Stipple Bio Emerges with $100M Series A to Build Epitope-Level Cancer Therapies
Funding Details
$100M
Series A
Quiet companies don’t whisper, they load the chamber and wait. Stipple Bio just stepped out of stealth with $100M in a co-led Series A that did not need help getting filled. Oversubscribed. Which is a polite way of saying more money wanted in than they were willing to take. Cambridge keeps producing hitters, but this one is operating on a different layer of precision. Stipple Bio is not chasing targets, it is isolating epitopes, the exact molecular signatures that separate tumor from normal. That level of specificity is where therapies stop negotiating and start deciding outcomes. Wide shots miss. This is about hitting the only spot that matters.
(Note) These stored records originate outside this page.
**src/include/ppu_settings.svh**
```systemverilog
`ifndef PPU_SETTINGS_SVH
`define PPU_SETTINGS_SVH

// 640x480 VGA, horizontal counts in pixels
`define H_TOTAL 800
`define H_ACTIVE 640
`define HS_START 656
`define HS_END 752

// vertical counts in lines
`define V_TOTAL 525
`define V_ACTIVE 480
`define VS_START 490
`define VS_END 492

// 2 KB nametable RAM, two screens with vertical mirroring
`define NT_ADDR_W 11

// four background and four sprite palettes of four entries each
`define PAL_ENTRIES 32

// the CPU side runs without back-pressure, so strobes must leave the FSM room to finish
`define STROBE_GAP 4

`endif
```
**src/rtl/ppu_pkg.sv**
```systemverilog
`default_nettype none

package ppu_pkg;

	typedef enum logic [2:0] {
		CTRL,
		MASK,
		STATUS,
		OAM_ADDR,
		OAM_DATA,
		SCROLL,
		ADDR,
		DATA
	} reg_sel_t;

	typedef enum logic [1:0] {
		IDLE,
		MEM_WRITE,
		BUF_FETCH,
		BUF_LOAD
	} port_state_t;

	typedef struct packed {
		logic wr;
		logic rd;
		reg_sel_t sel;
		logic [7:0] wdata;
	} cpu_req_t;

	typedef struct packed {
		logic rd;
		logic wr;
		logic [13:0] addr;
		logic [7:0] wdata;
	} mem_req_t;

	typedef struct packed {
		logic [9:0] x;
		logic [9:0] y;
		logic h_blank;
		logic v_blank;
	} vga_pos_t;

	typedef struct packed {
		logic [3:0] r;
		logic [3:0] g;
		logic [3:0] b;
	} rgb_t;

	// 8 bits per channel, red in the top byte
	parameter logic [23:0] MASTER_PALETTE [64] = '{
		24'h545454, 24'h001E74, 24'h081090, 24'h300088,
		24'h440064, 24'h5C0030, 24'h540400, 24'h3C1800,
		24'h202A00, 24'h083A00, 24'h004000, 24'h003C00,
		24'h00323C, 24'h000000, 24'h000000, 24'h000000,

		24'h989698, 24'h084CC4, 24'h3032EC, 24'h5C1EE4,
		24'h8814B0, 24'hA01464, 24'h982220, 24'h783C00,
		24'h545A00, 24'h287200, 24'h087C00, 24'h007628,
		24'h006678, 24'h000000, 24'h000000, 24'h000000,

		24'hECEEEC, 24'h4C9AEC, 24'h787CEC, 24'hB062EC,
		24'hE454EC, 24'hEC58B4, 24'hEC6A64, 24'hD48820,
		24'hA0AA00, 24'h74C400, 24'h4CD020, 24'h38CC6C,
		24'h38B4CC, 24'h3C3C3C, 24'h000000, 24'h000000,

		24'hECEEEC, 24'hA8CCEC, 24'hBCBCEC, 24'hD4B2EC,
		24'hECAEEC, 24'hECAED4, 24'hECB4B0, 24'hE4C490,
		24'hCCD278, 24'hB4DE78, 24'hA8E290, 24'h98E2B4,
		24'hA0D6E4, 24'hA0A2A0, 24'h000000, 24'h000000
	};

endpackage

`default_nettype wire

```
**src/rtl/ppu_cpu_port.sv**
```systemverilog
`timescale 1ns/1ps
`default_nettype none
`include "ppu_settings.svh"

module ppu_cpu_port (
	input wire logic vga_clk,
	input wire logic rst_n,
	input wire ppu_pkg::cpu_req_t cpu,
	input wire logic vblank_start,
	input wire logic vblank_end,
	input wire logic [7:0] mem_rdata,
	output ppu_pkg::mem_req_t mem,
	output logic [7:0] rdata,
	output logic nmi
);

	import ppu_pkg::*;

	port_state_t state;
	logic [7:0] ctrl;
	logic toggle;
	logic [13:0] vaddr;
	logic [7:0] rd_buf;
	logic [7:0] wr_data;
	logic vblank_flag;
	logic [13:0] step;
	logic cpu_strobe;
	logic status_rd;

	assign step = ctrl[2] ? 14'd32 : 14'd1; // ctrl bit 2 walks down a nametable column
	assign cpu_strobe = cpu.wr | cpu.rd;
	assign status_rd = (state == IDLE) && cpu.rd && (cpu.sel == STATUS);

	always_ff @(posedge vga_clk or negedge rst_n) begin
		if (!rst_n) begin
			state <= IDLE;
			ctrl <= '0;
			toggle <= 1'b0;
			vaddr <= '0;
			rd_buf <= '0;
			rdata <= '0;
		end else begin
			case (state)
				IDLE: begin
					if (cpu.wr) begin
						case (cpu.sel)
							CTRL: ctrl <= cpu.wdata;
							ADDR: begin
								if (!toggle) begin
									vaddr[13:8] <= cpu.wdata[5:0]; // high byte goes first
								end else begin
									vaddr[7:0] <= cpu.wdata;
								end
								toggle <= !toggle;
							end
							DATA: state <= MEM_WRITE;
							default: ; // mask, OAM and scroll writes have no effect here
						endcase
					end else if (cpu.rd) begin
						case (cpu.sel)
							STATUS: begin
								rdata <= {vblank_flag, 7'b0};
								toggle <= 1'b0;
							end
							DATA: begin
								rdata <= rd_buf; // the CPU sees the previous fetch
								state <= BUF_FETCH;
							end
							default: ;
						endcase
					end
				end
				MEM_WRITE: begin
					vaddr <= vaddr + step;
					state <= IDLE;
				end
				BUF_FETCH: state <= BUF_LOAD;
				BUF_LOAD: begin
					rd_buf <= mem_rdata;
					vaddr <= vaddr + step;
					state <= IDLE;
				end
				default: state <= IDLE;
			endcase
		end
	end

	always_ff @(posedge vga_clk) begin
		if (cpu.wr && (cpu.sel == DATA)) begin
			wr_data <= cpu.wdata;
		end
	end

	// a vblank that begins on the same cycle as a status read stays visible
	always_ff @(posedge vga_clk or negedge rst_n) begin
		if (!rst_n) begin
			vblank_flag <= 1'b0;
			nmi <= 1'b0;
		end else begin
			if (vblank_start) begin
				vblank_flag <= 1'b1;
			end else if (vblank_end || status_rd) begin
				vblank_flag <= 1'b0;
			end
			nmi <= vblank_flag & ctrl[7];
		end
	end

	always_comb begin
		mem.rd = (state == BUF_FETCH);
		mem.wr = (state == MEM_WRITE);
		mem.addr = vaddr;
		mem.wdata = wr_data;
	end

	a_strobe_idle: assert property (@(posedge vga_clk) disable iff (!rst_n)
		cpu_strobe |-> (state == IDLE));

	a_strobe_gap: assert property (@(posedge vga_clk) disable iff (!rst_n)
		cpu_strobe |=> !cpu_strobe [*(`STROBE_GAP - 1)]);

endmodule

`default_nettype wire

```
Jeff Landau is running point as CEO, with Michelle Zhang as CSO shaping the scientific backbone and Andrew Lake as VP of Translational Biology making sure it holds up outside the lab. Founders Aaron Ring and Aashish Manglik built this with intent. Their work does not just inform the platform, it defines it. The Pointillist Platform is not a feature, it is the thesis. Map the right epitopes, build the right binders, and suddenly problems that looked untouchable start looking engineered.
STP-100 is the first real swing. An ADC built to avoid the industry’s favorite failure mode, on-target, off-tumor toxicity. Everyone claims precision until safety data shows up. This program is designed with that reality in mind, not as an afterthought. The plan is clear: push into early-stage clinical trials and build from a position of actual signal, not theory.
RA Capital, a16z Bio+Health, and Nextech Invest co-led the round, with Emerson Collective, GV, LoLa Capital, and GordonMD Global Investments doubling down. Derek DiRocco and Thilo Schroeder stepping onto the board is not window dressing, it is pattern recognition entering the room with a long memory for what works and what does not. That kind of alignment tends to extend runways and compress mistakes.
This is what gets overlooked. Capital did not just show up, it concentrated. Around a platform that compounds, a team that understands the edge they are working on, and a roadmap that points straight at clinical validation with runway stretching toward ~2029. No excess narrative, no inflated promises, just a tight build with very little margin for wasted motion. Stipple Bio is not trying to cover the board. It is picking a few precise squares and playing them with conviction. In oncology, that is not restraint. That is how you win.